Iryna Charnushenka-Stasiuk

Personal information
- Nationality: Belarus
- Born: 9 March 1979 Slutsk, Byelorussian SSR, Soviet Union (now Belarus)
- Died: 5 December 2013 (aged 34)
- Height: 1.75 m (5 ft 9 in)
- Weight: 52 kg (115 lb)

Sport
- Sport: Athletics
- Event: Long jump

Achievements and titles
- Personal best: Long jump: 6.74 m (2008)

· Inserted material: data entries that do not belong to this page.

Background: an optimization exercise with open tools, aiming at small area, a short achievable clock period and few clock cycles per item. Do not read the settings as production practice. The RTL was checked by simulation tests, not by an equivalence proof against the original design. Power is estimated from default activity; no workload was simulated.

==> flow/design.v <==
module sdf_deframer (
    input  wire       clk,
    input  wire       rst,
    input  wire       in_valid,
    input  wire [7:0] in_data,
    output wire       in_ready,
    output wire       out_valid,
    output wire [1:0] out_kind,
    output wire [7:0] out_data,
    output wire       out_last,
    input  wire       out_ready
);
    localparam integer CAP = 260;
    localparam integer QD  = 12;        
    localparam [1:0] KIND_FRAME   = 2'd0;
    localparam [1:0] KIND_LEN_ERR = 2'd1;
    localparam [1:0] KIND_CK_ERR  = 2'd2;
    localparam [2:0] S_SEEK0 = 3'd0;    
    localparam [2:0] S_SEEK1 = 3'd1;    
    localparam [2:0] S_TYPE  = 3'd2;
    localparam [2:0] S_LEN   = 3'd3;
    localparam [2:0] S_BODY  = 3'd4;    
    localparam [2:0] S_CKH   = 3'd5;
    localparam [2:0] S_CKL   = 3'd6;
    function [9:0] pinc;
        input [9:0] p;
        begin
            if (p[8:0] == CAP - 1)
                pinc = {~p[9], 9'd0};
            else
                pinc = {p[9], p[8:0] + 9'd1};
        end
    endfunction
    function [9:0] pdec;
        input [9:0] p;
        begin
            if (p[8:0] == 9'd0)
                pdec = {~p[9], 9'd259};
            else
                pdec = {p[9], p[8:0] - 9'd1};
        end
    endfunction
    function [8:0] pdist;
        input [9:0] a;
        input [9:0] b;
        begin
            if (a[9] == b[9])
                pdist = a[8:0] - b[8:0];
            else
                pdist = a[8:0] + 9'd260 - b[8:0];
        end
    endfunction
    reg  [7:0] mem [0:CAP-1];
    reg        in_rdy_q;
    reg        in_v;            
    reg  [7:0] in_d;
    reg  [9:0] wn;              
    reg  [2:0] st;
    reg  [9:0] sp;              
    reg  [9:0] cs;              
    reg        b0_55;           
    reg [15:0] sum;
    reg  [7:0] rem;
    reg        ckh_ok;          
    reg        pv55, pvAA;      
    reg        tf_ok;           
    reg  [9:0] tf;              
    reg        own_q;           
    reg        pown_q;          
    reg  [9:0] fp;              
    reg        fv_q;            
    reg        r_v;
    reg  [7:0] r_d;
    reg  [1:0] q_typ [0:QD-1];
    reg  [9:0] q_pos [0:QD-1];
    reg  [QD-1:0] qv;           
    reg        e_act;           
    reg  [9:0] ep;              
    reg  [8:0] occ_q;           
    reg  [2:0] eph;             
    reg  [7:0] erem;            
    reg        o_v;
    reg  [1:0] o_kind;
    reg  [7:0] o_data;
    reg        o_last;
    reg        s_v;
    reg  [1:0] s_kind;
    reg  [7:0] s_data;
    reg        s_last;
    assign in_ready  = in_rdy_q;
    assign out_valid = o_v;
    assign out_kind  = o_kind;
    assign out_data  = o_data;
    assign out_last  = o_last;
    reg  [8:0] ra_q;            
    wire [7:0] rbyte = mem[ra_q];
    wire       q_full = qv[QD-1];
    wire       s_go   = !q_full && (own_q ? r_v : in_v);
    wire [7:0] b      = own_q ? r_d : in_d;
    wire b55  = (b == 8'h55);
    wire bAA  = (b == 8'hAA);
    wire pair = (pv55 && bAA) || (pvAA && b55);       
    wire tf_hit = !tf_ok && pair;
    wire [9:0] sp_prev = pdec(sp);
    wire       nest_ok  = tf_ok || pair;
    wire [9:0] nest_pos = tf_ok ? tf : sp_prev;
    wire [9:0] sp_inc = pinc(sp);
    wire [9:0] cs_inc = pinc(cs);
    reg  [2:0] st_nx;
    reg  [9:0] sp_nx;
    reg  [9:0] cs_nx;
    reg        b0_55_nx;
    reg [15:0] sum_nx;
    reg  [7:0] rem_nx;
    reg        ckh_ok_nx;
    reg        tf_ok_nx;
    reg  [9:0] tf_nx;
    reg        jump;            
    reg        push;
    reg  [1:0] push_typ;
    reg  [9:0] push_pos;
    always @(*) begin
        st_nx    = st;
        sp_nx    = sp;
        cs_nx    = cs;
        b0_55_nx = b0_55;
        sum_nx   = sum;
        rem_nx   = rem;
        ckh_ok_nx = ckh_ok;
        tf_ok_nx = tf_ok;
        tf_nx    = tf;
        jump     = 1'b0;
        push     = 1'b0;
        push_typ = KIND_FRAME;
        push_pos = cs;
        if (s_go) begin
            sp_nx = sp_inc;
            if (st != S_SEEK0 && st != S_SEEK1 && tf_hit) begin
                tf_ok_nx = 1'b1;
                tf_nx    = sp_prev;
            end
            case (st)
                S_SEEK0: begin
                    if (b55 || bAA) begin
                        cs_nx    = sp;
                        b0_55_nx = b55;
                        st_nx    = S_SEEK1;
                    end
                end
                S_SEEK1: begin
                    if ((b0_55 && bAA) || (!b0_55 && b55)) begin
                        sum_nx   = (b0_55 ? 16'h0055 : 16'h00AA) + {8'd0, b};
                        tf_ok_nx = 1'b0;
                        st_nx    = S_TYPE;
                    end else if (b55 || bAA) begin
                        cs_nx    = sp;
                        b0_55_nx = b55;
                    end else begin
                        st_nx    = S_SEEK0;
                    end
                end
                S_TYPE: begin
                    sum_nx = sum + {8'd0, b};
                    st_nx  = S_LEN;
                end
                S_LEN: begin
                    if (b < 8'd2) begin
                        push     = 1'b1;
                        push_typ = KIND_LEN_ERR;
                        push_pos = cs_inc;
                        if (nest_ok) begin
                            jump  = 1'b1;
                            sp_nx = nest_pos;
                        end
                        st_nx = S_SEEK0;    
                    end else begin
                        sum_nx = sum + {8'd0, b};
                        rem_nx = b - 8'd1;
                        st_nx  = S_BODY;
                    end
                end
                S_BODY: begin
                    sum_nx = sum + {8'd0, b};
                    rem_nx = rem - 8'd1;
                    if (rem == 8'd1)
                        st_nx = S_CKH;
                end
                S_CKH: begin
                    ckh_ok_nx = (b == sum[15:8]);
                    st_nx     = S_CKL;
                end
                S_CKL: begin
                    push = 1'b1;
                    if (ckh_ok && (b == sum[7:0])) begin
                        push_typ = KIND_FRAME;
                        push_pos = cs;
                        st_nx    = S_SEEK0;
                    end else begin
                        push_typ = KIND_CK_ERR;
                        push_pos = cs_inc;
                        if (nest_ok) begin
                            jump  = 1'b1;
                            sp_nx = nest_pos;
                            st_nx = S_SEEK0;
                        end else if (b55 || bAA) begin
                            cs_nx    = sp;
                            b0_55_nx = b55;
                            st_nx    = S_SEEK1;
                        end else begin
                            st_nx    = S_SEEK0;
                        end
                    end
                end
                default: st_nx = S_SEEK0;
            endcase
        end
    end
    wire e_go   = !s_v;         
    wire q_has  = qv[0];
    wire h_frame = (q_typ[0] == KIND_FRAME);
    reg        pop;
    reg        bt_v;            
    reg  [1:0] bt_kind;
    reg        bt_frame;        
    reg        bt_last;
    reg        e_act_nx;
    reg  [9:0] ep_nx;
    reg  [2:0] eph_nx;
    reg  [7:0] erem_nx;
    always @(*) begin
        pop       = 1'b0;
        bt_v      = 1'b0;
        bt_kind   = KIND_FRAME;
        bt_frame  = 1'b1;
        bt_last   = 1'b0;
        e_act_nx  = e_act;
        ep_nx     = ep;
        eph_nx    = eph;
        erem_nx   = erem;
        if (e_go) begin
            if (e_act) begin
                if (!pown_q) begin
                    bt_v  = 1'b1;
                    ep_nx = pinc(ep);
                    if (eph == 3'd5) begin
                        erem_nx = erem - 8'd1;
                        if (erem == 8'd1) begin
                            bt_last  = 1'b1;
                            e_act_nx = 1'b0;
                        end
                    end else begin
                        eph_nx = eph + 3'd1;
                        if (eph == 3'd4)
                            erem_nx = s_data;      
                    end
                end
            end else if (q_has) begin
                if (h_frame) begin
                    if (!pown_q) begin
                        pop      = 1'b1;
                        bt_v     = 1'b1;
                        e_act_nx = 1'b1;
                        ep_nx    = pinc(q_pos[0]);
                        eph_nx   = 3'd1;
                    end
                end else begin
                    pop      = 1'b1;
                    bt_v     = 1'b1;
                    bt_kind  = q_typ[0];
                    bt_frame = 1'b0;
                    bt_last  = 1'b1;
                end
            end
        end
    end
    wire [7:0] bt_data = bt_frame ? rbyte : 8'd0;
    wire       a_free  = !o_v || out_ready;
    wire [9:0] s_need = (st == S_SEEK0) ? sp : cs;
    wire [9:0] hp     = e_act ? ep : (q_has ? q_pos[0] : s_need);
    wire       acc    = in_valid && in_rdy_q;
    wire [9:0] wn_nx  = in_v ? pinc(wn) : wn;
    wire [8:0] occ    = pdist(wn_nx, hp);
    wire occ_ok = in_v ? (acc ? (occ_q <= 9'd257) : (occ_q <= 9'd258))
                       : (acc ? (occ_q <= 9'd258) : (occ_q <= 9'd259));
    wire q_ok = push ? !qv[QD-3] : !qv[QD-2];
    wire       rmode_nx = jump || (s_go ? (sp_inc != wn_nx) : (sp != wn_nx));
    wire rdy_nx   = !rmode_nx && q_ok && occ_ok;
    wire f_room = !r_v || (s_go && own_q);
    wire f_go   = pown_q && fv_q && (fp != wn) && f_room;
    wire [9:0] fp_pre = f_go ? pinc(fp) : fp;
    wire [9:0] fp_nx  = (!own_q || jump) ? sp_nx : fp_pre;
    wire       pown_nx = own_q && !q_full;
    wire       fv_nx   = own_q && !jump;
    wire [9:0] qh_nx = pop ? (qv[1] ? q_pos[1] : cs)
                           : (qv[0] ? q_pos[0] : cs);
    wire [9:0] ra_pos = pown_nx ? fp_pre : (e_act_nx ? ep_nx : qh_nx);
    wire [8:0] ra_nx  = ra_pos[8:0];
    integer i;
    always @(posedge clk) begin
        in_d <= in_data;
        if (in_v)
            mem[wn[8:0]] <= in_d;
        if (f_go)
            r_d <= rbyte;
        if (a_free) begin
            o_kind <= s_v ? s_kind : bt_kind;
            o_data <= s_v ? s_data : bt_data;
            o_last <= s_v ? s_last : bt_last;
        end
        if (bt_v) begin
            s_kind <= bt_kind;
            s_data <= bt_data;
            s_last <= bt_last;
        end
        ckh_ok <= ckh_ok_nx;
        sum <= sum_nx;
        rem <= rem_nx;
        b0_55 <= b0_55_nx;
        cs <= cs_nx;
        tf <= tf_nx;
        ep <= ep_nx;
        eph <= eph_nx;
        erem <= erem_nx;
        ra_q <= ra_nx;
        if (s_go && st != S_SEEK0) begin
            pv55 <= b55;
            pvAA <= bAA;
        end
        for (i = 0; i < QD; i = i + 1) begin
            if (push && (pop ? (qv[i] && (i == QD - 1 || !qv[(i+1) % QD]))
                             : (!qv[i] && (i == 0 || qv[(i+QD-1) % QD])))) begin
                q_typ[i] <= push_typ;
                q_pos[i] <= push_pos;
            end else if (pop) begin
                if (i < QD - 1) begin
                    q_typ[i] <= q_typ[i+1];
                    q_pos[i] <= q_pos[i+1];
                end
            end
        end
    end
    always @(posedge clk) begin
        if (rst) begin
            in_rdy_q <= 1'b0;
            in_v     <= 1'b0;
            wn       <= 10'd0;
            st       <= S_SEEK0;
            sp       <= 10'd0;
            tf_ok    <= 1'b0;
            own_q    <= 1'b0;
            pown_q   <= 1'b0;
            fp       <= 10'd0;
            r_v      <= 1'b0;
            qv       <= {QD{1'b0}};
            fv_q     <= 1'b0;
            occ_q    <= 9'd0;
            e_act    <= 1'b0;
            o_v      <= 1'b0;
            s_v      <= 1'b0;
        end else begin
            in_rdy_q <= rdy_nx;
            in_v     <= acc;
            wn       <= wn_nx;
            st       <= st_nx;
            sp       <= sp_nx;
            tf_ok    <= tf_ok_nx;
            own_q    <= rmode_nx;
            pown_q   <= pown_nx;
            fp       <= fp_nx;
            if (jump || !own_q)
                r_v <= 1'b0;
            else if (f_go)
                r_v <= 1'b1;
            else if (s_go)
                r_v <= 1'b0;
            if (push && !pop)
                qv <= {qv[QD-2:0], 1'b1};
            else if (pop && !push)
                qv <= {1'b0, qv[QD-1:1]};
            fv_q     <= fv_nx;
            occ_q    <= occ;
            e_act    <= e_act_nx;
            if (a_free)
                o_v <= s_v || bt_v;
            s_v      <= (s_v || bt_v) && !a_free;
        end
    end
endmodule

= Iryna Charnushenka-Stasiuk =

Belarusian long jumper

Iryna Charnushenka-Stasiuk (Ірына Стасюк-Чарнушэнка; 9 March 1979 – 5 December 2013) was a Belarusian long jumper. She was born in Slutsk, Minsk Region. Charnushenka-Stasiuk represented Belarus at the 2008 Summer Olympics in Beijing, where she competed for the women's long jump, along with her compatriot Volha Siarheyenka. She performed the best jump of 6.48 metres in her first attempt, despite having received two fouls throughout the entire qualifying round. Charnushenka-Stasiuk, however, failed to advance into the final, as she placed eighteenth out of forty-two athletes in the overall rankings. On December 5, 2013 she died of cancer at the age of 34.